Complete round for 18-pounder field gun, with 106 Mk II fuze with safety cap on

The number 106 fuze was the first British instantaneous percussion artillery fuze, first tested in action in late 1916 and deployed in volume in early 1917.

==Background==
Britain entered World War I with a policy of using shrapnel shells for its field guns (13-pounder and 18-pounder), intended to burst above head-height for anti-personnel use. British heavy artillery was expected to attack fortifications, requiring high-explosive shells to penetrate the target to some extent before exploding. Hence British artillery fuzes were optimised for these functions. Experiences of trench warfare on the Western front in 1914-1916 indicated that British artillery was unable to reliably destroy barbed-wire barricades, which required shells to explode instantaneously on contact with the wire or ground surface: British high-explosive shells would penetrate the ground before exploding, rendering them useless for destroying surface targets.

British No. 100 and later Nos. 101, 102 and 103 nose "graze" fuzes available in the field from August 1915 onwards could explode a high-explosive shell very quickly on experiencing a major change in direction or velocity, but were not "instantaneous": there was still some delay in activation, and limited sensitivity: they could not detect contact with a frail object like barbed wire or soft ground surface. Hence they would penetrate objects or ground slightly before detonating, instead of on the ground surface as required for wire cutting. These graze and impact fuzes continued to be used as intended for medium and heavy artillery high-explosive shells.

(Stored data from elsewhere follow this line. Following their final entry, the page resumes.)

==> config.mk <==
export PLATFORM = sky130hd
export DESIGN_NAME = uvs_div
export DESIGN_NICKNAME = d
export VERILOG_FILES = /design/src/hw/rtl/uvs_pkg.sv /design/src/hw/rtl/uvs_div.sv
export SDC_FILE = /design/constraint.sdc
export NUM_CORES = 1
export LEC_CHECK = 0
export BUFFER_PORTS_ARGS = -buffer_cell sky130_fd_sc_hd__buf_2
export CAP_MARGIN = 10
export CORE_MARGIN = 4
export CORE_UTILIZATION = 30
export DETAILED_ROUTE_END_ITERATION = 12
export GPL_ROUTABILITY_DRIVEN = 0
export PLACE_DENSITY = 0.54
export SLEW_MARGIN = 0
export SYNTH_ARGS = -nofsm -noshare
export SYNTH_HDL_FRONTEND = slang
export SYNTH_SLANG_ARGS = --single-unit
==> constraint.sdc <==
create_clock -name clk -period 8.05 [get_ports clk]
set_input_delay 0 -clock clk [delete_from_list [all_inputs] [get_ports clk]]
set_output_delay 0 -clock clk [all_outputs]
set_load 0.05 [all_outputs]
==> src/hw/rtl/uvs_pkg.sv <==
package uvs_pkg;

  localparam int MAX_DIVISIONS = 256;
  localparam int CORDIC_STEPS = 16;
  localparam int DIV_STEPS = 33;

  localparam logic signed [32:0] CORDIC_GAIN = 33'sd652032874;

  typedef enum logic [2:0] {
    CFG_RADIUS   = 3'd0,
    CFG_SECTORS  = 3'd1,
    CFG_STACKS   = 3'd2,
    CFG_CENTER_X = 3'd3,
    CFG_CENTER_Y = 3'd4,
    CFG_CENTER_Z = 3'd5
  } cfg_idx_t;

  typedef logic signed [31:0] trig_t;

  function automatic logic [31:0] atan_turn(input int i);
    logic [31:0] a;
    case (i)
      0: a = 32'd536870912;
      1: a = 32'd316933406;
      2: a = 32'd167458907;
      3: a = 32'd85004756;
      4: a = 32'd42667331;
      5: a = 32'd21354465;
      6: a = 32'd10679838;
      7: a = 32'd5340245;
      8: a = 32'd2670163;
      9: a = 32'd1335087;
      10: a = 32'd667544;
      11: a = 32'd333772;
      12: a = 32'd166886;
      13: a = 32'd83443;
      14: a = 32'd41722;
      15: a = 32'd20861;
      default: a = 32'd0;
    endcase
    return a;
  endfunction

endpackage

==> src/hw/rtl/uvs_div.sv <==
module uvs_div (
  input  logic        clk,
  input  logic        rst,
  input  logic        in_valid,
  input  logic [8:0]  idx,
  input  logic [9:0]  divisor,
  output logic        out_valid,
  output logic [32:0] quot
);
  import uvs_pkg::*;

  logic        v [0:DIV_STEPS-1];
  logic [9:0]  r [0:DIV_STEPS-1];
  logic [32:0] q [0:DIV_STEPS-1];
  logic [9:0]  r_next [0:DIV_STEPS-1];
  logic [32:0] q_next [0:DIV_STEPS-1];

  always_comb begin
    logic        ge;
    logic [10:0] t;
    ge = ({1'b0, idx} >= divisor);
    r_next[0] = ge ? ({1'b0, idx} - divisor) : {1'b0, idx};
    q_next[0] = {32'd0, ge};
    for (int k = 1; k < DIV_STEPS; k++) begin
      t = {r[k-1], 1'b0};
      ge = (t >= {1'b0, divisor});
      if (ge) begin
        r_next[k] = 10'(t - {1'b0, divisor});
      end else begin
        r_next[k] = t[9:0];
      end
      q_next[k] = {q[k-1][31:0], ge};
    end
  end

  always_ff @(posedge clk) begin
    if (rst) begin
      for (int k = 0; k < DIV_STEPS; k++) v[k] <= 1'b0;
    end else begin
      v[0] <= in_valid;
      for (int k = 1; k < DIV_STEPS; k++) v[k] <= v[k-1];
    end
    for (int k = 0; k < DIV_STEPS; k++) begin
      r[k] <= r_next[k];
      q[k] <= q_next[k];
    end
  end

  assign out_valid = v[DIV_STEPS-1];
  assign quot = q[DIV_STEPS-1];

endmodule

==> results of run 1 <==
-- layout by cell type (no fill, tap or decap), drive strengths merged, types with 27 or more instances in the layout --
| cell type | synthesis | final |
|---|---|---|
| nor2 | 132 | 132 |
| o32a | 29 | 29 |
| a31oi | 33 | 33 |
| ha | 328 | 328 |
| a21oi | 113 | 113 |
| nand4 | 34 | 34 |
| a41oi | 29 | 29 |
| o21bai | 61 | 61 |
| nand3 | 62 | 62 |
| inv | 55 | 66 |
| xor2 | 60 | 60 |
| xnor2 | 155 | 155 |
| nand2 | 39 | 39 |
| o31ai | 29 | 29 |
| dfxtp | 914 | 914 |
| nor3 | 36 | 36 |
| a211o | 30 | 30 |
| clkbuf | 7 | 133 |
| mux2i | 60 | 60 |
| mux2 | 282 | 282 |
| o21ai | 166 | 166 |
| nor2b | 90 | 90 |
| nand2b | 66 | 66 |
| a21o | 60 | 60 |
| o31a | 32 | 32 |
| clkinv | 0 | 28 |
| o21a | 34 | 34 |
| a211oi | 68 | 68 |
| buf | 65 | 67 |
| or4b | 27 | 27 |
| fa | 32 | 32 |
-- sequential cells by signal, indices dropped and copies added, names as in the netlist --
register	count
q	561
r	320
v	33
-- Yosys cell counts, types with 5 or more instances --
library cell | count | share of area, %
nand4_1 | 34 | 0.57
a211o_1 | 30 | 0.71
o21ai_0 | 164 | 2.2
a21o_1 | 60 | 1.2
nand2_1 | 39 | 0.39
o21a_1 | 34 | 0.69
o32a_1 | 29 | 0.78
inv_1 | 55 | 0.56
mux2_2 | 280 | 8.5
o21bai_1 | 61 | 1.2
xnor2_1 | 155 | 3.7
nand3_1 | 62 | 0.84
nor2b_1 | 90 | 1.5
o31ai_1 | 29 | 0.59
o31a_1 | 32 | 0.76
xor2_1 | 60 | 1.4
or4b_2 | 27 | 0.73
nor3_1 | 36 | 0.49
a211oi_1 | 67 | 1.4
a31oi_1 | 33 | 0.56
or4_1 | 5 | 0.10
mux2i_1 | 60 | 1.6
buf_2 | 5 | 0.067
fa_1 | 32 | 1.7
buf_4 | 42 | 0.85
a21oi_1 | 113 | 1.5
nand2b_1 | 66 | 1.1
clkbuf_1 | 7 | 0.071
ha_1 | 328 | 11
dfxtp_1 | 914 | 49
nor2_1 | 132 | 1.3
buf_6 | 18 | 0.55
o211ai_1 | 9 | 0.18
a41oi_2 | 27 | 1.2
-- report_power, final --
group          internal (mW)  switching (mW)
clock network           2.92            1.93
registers               6.62           0.746
logic                   4.25            4.21
-- through the flow --
step / total power [mW] / area (µm²) / setup slack, ns / instances / utilization, %
final: 20.7 / 42800 / 4.71 / 4993 / 35.0
after CTS: 21.0 / 42800 / 4.74 / 4993 / 35.0
after floorplan: 14.4 / 37100 / 3.57 / 3158 / -
after global routing: 22.3 / 42800 / 4.52 / 4993 / 35.0
after global placement: 15.8 / 38900 / 4.05 / 4778 / 31.8
after detailed placement: 15.9 / 38900 / 4.03 / 4778 / 31.8
-- routing by layer --
layer  wire length [µm]  track usage [%]
met1              34500             14.5
met2              31100             17.2
met3               3100             2.32
met4               2080             4.38
met5                  0                0
-- timing repair --
item / in CTS / in global routing
buffers inserted: 0 / 0
endpoints found under the hold margin: 47 / 0
hold buffers: 24 / 0
-- worst max path at each step --
stage | startpoint | endpoint | slack [ns] | cells past startpoint
floorplan | divisor[0] | r[0][291] | 3.57 | 9
global placement | divisor[1] | r[0][288] | 4.05 | 10
detailed placement | divisor[1] | r[0][284] | 4.03 | 10
CTS | divisor[0] | r[0][248] | 4.74 | 11
global route | divisor[0] | r[0][248] | 4.52 | 11
finish | divisor[0] | r[0][248] | 4.71 | 11
-- critical path: stages --
cell           delay [ns]
dlygate4sd3_1        0.52
buf_2                0.26
buf_4                0.48
inv_4                0.44
buf_4                0.48
fa_1                 0.56
a211oi_1             0.36
o21bai_1             0.15
a31oi_1              0.22
xnor2_1              0.08
mux2_2               0.25
-- area by class of cell --
cell class / instances / area (µm²)
tap: 1625 / 2030
fill: 12169 / 79600
multi-input combinational: 2117 / 18000
inverter: 55 / 210
sequential: 914 / 18300
timing repair buffer: 91 / 606
clock buffer: 133 / 2870
clock inverter: 58 / 722
-- kinds of logic (layout without fill, tap and decap cells) --
| kind of cell | Yosys count | count (layout) |
|---|---|---|
| muxes | 342 | 342 |
| DFF | 914 | 914 |
| xor gates and xnor gates | 215 | 215 |
| buffers and inverters | 127 | 337 |
| and+or+nand+nor | 499 | 499 |
| AOI/OAI and AO/OA | 701 | 701 |
| adders and majority gates | 360 | 360 |
==> metrics.cfg, run 1 <==
[run_status]
run_status=finished clean

[yosys]
synth_edf_count=0
syn_area_um2=37100
synth_fa_ha_area_share_pct=12.8
syn_area_per_cell_um2=11.7
synth_xor_xnor_area_share_pct=5.08
synth_compound_area_share_pct=13.3
async_flop_share_pct=0
syn_nets=3540
synth_top_family_by_area=compound AO/OA/AOI/OAI gates
synthDistinctLibCells=51
synthFlopType=dfxtp_1
ys_seq_area_share_pct=49.3
yosysWarnings=0
synthMuxAreaShare_pct=10.2
synthSimpleGateAreaFrac_pct=7.24
synth_cells=3158
ys_seq_elements=914

[global_route]
antenna_found_initial=0
gr-total-overflow=0
gr-usage-all-layers_pct=10.9
grt_pass1_vias=23078
grt_max_degree=57
grt_pass1_wl_mm=118

[routing]
vias_per_cell=4.64
first_pass_iters=4
post-route-drc-count=0
totalWireLength_mm=70.9
ant_nets=0
vias=23149
first_iter_violations=957
wl_per_cell_um=14.2

[timing]
finalClockSkew_ns=0.0477
relSlewSlack_pct=22.9
maxSlewViolCount=0
hold_viol_final=0
period_needed_ns=3.34
whs_ns=0.210
tns_ns=0
tightestPinTransition_ns=1.14
setup_viol=0
fmax_mhz=300
rsz0062_at_grt=false
min_period_over_period_pct=41.5

[cts]
htree_levels=3
cts_root_buf=clkbuf_16
tritoncts=done
cts_buffer_depth=3
cts_resized=0
cts_buffers=103
cts.sinks=914
clk_pin_slew_ns=0.06
clock_latency_ns=0.71

[power]
p_leak_nw=17.4
peakVddDrop_mv=0.218
power_density_nw_per_um2=483

[min_path]
min_path_cells=4
min_from=idx[8]
min_path_type=input port to flop
min_to=r[0][8]

[setup_path]
rr_worst_depth=6
reg2reg_from=r[0][70]
crit_path_start_kind=input port
path_max_fanout=56
rr_endpoint=r[0][89]
r2r_setup_slack_ns=5.14
crit_type=input port to flop
worst_setup_path_end_kind=flop
cp.required_ns=8.62
crit_arrival_ns=3.91

[die]
dieWidth_um=360
rows=128
coreArea_um2=122000
die-area_um2=129000
die-height_um=360
initial_core_util_pct=30.3
top_level_ports=56

[layout]
area_growth_pct=15.3
final_nets=3664
drive_above_1_share_pct=17.6
num_antenna_cells=0

[placed_design]
hpwlAfterDp_mm=45.3
port_buffers=55

[run]
maxCapViolCount=0

Note: power is estimated with default switching activity, not from simulation.
==> inputs of run 2 (changes only) <==
clock period = 3.2 ns   (was 8.05 ns; I/O delays follow)
==> run 2 against run 1 <==
  * Sequential cell count stayed put
  * Routed wire length is 0.84% higher
  * Combinational power rose to 2.6 times the previous value
  * Total power rose to 2.6 times the previous value
  * Die area did not move
  * Final area is 1.6% higher
  * Non-clock buffer count grew 46
  * Critical path depth down 1
  * Hold slack got worse by 0.10 ns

Up to and including the Battle of the Somme in 1916, British forces relied on shrapnel shells fired by 18-pounder field guns and spherical high-explosive bombs fired by 2-inch "plum-pudding" mortars for cutting barbed-wire defences. The disadvantage of shrapnel for this purpose was that it relied on extreme accuracy on setting the fuze timing to burst the shell close to the ground just in front of the wire: if the shell burst fractionally too short or too long it could not cut the wire, and also the spherical shrapnel balls were not of an optimal shape for cutting strands of wire. While the 2-inch mortar bombs cut wire effectively, their maximum range of 570 yard limited their usefulness.

==Design==

===Detonation mechanism===
The number 106 fuze drew on French technology to provide a mechanism for reliably detonating a high-explosive shell instantaneously when the nose made physical contact with the slightest object like a strand of barbed wire or the ground surface. Hence it was a "direct action" rather than a "graze" fuze: simple deceleration or change of direction would not activate it, only direct physical contact between the hammer projecting from the nose and an external object. The basic mechanism was a steel hammer on the end of a spindle projecting forward from the nose of the fuze. The slightest movement inwards of this spindle caused the fuze to detonate and hence explode the shell before it penetrated the ground.

The steel hammer had a softer aluminium cap which absorbed the force of a glancing blow and prevented the spindle from bending or breaking, reducing the risk of misfire.

===Arming and safety features===
The first safety mechanism was a length of brass tape wrapped around the spindle between the fuze body and the hammer head, which prevented the spindle from moving inward. On firing, the hammer's inertia caused it to "setback" fractionally i.e. it resisted acceleration, and hence the accelerating fuze body forced the tape wrapped around the spindle against the underside of the hammer head, preventing the tape from unwinding. When acceleration ceased shortly after the shell left the gun barrel, the hammer and fuze body were travelling at the same speed and the hammer ceased to "set back", freeing the tape. The shell's rotation then caused a weight on the end of the tape to unwind the tape through centrifugal force, hence activating the fuze. Because of this, usage of this fuze in action was characterised by British troops in the front lines noticing the descending tapes detached from the fuzes as they travelled overhead towards the enemy lines.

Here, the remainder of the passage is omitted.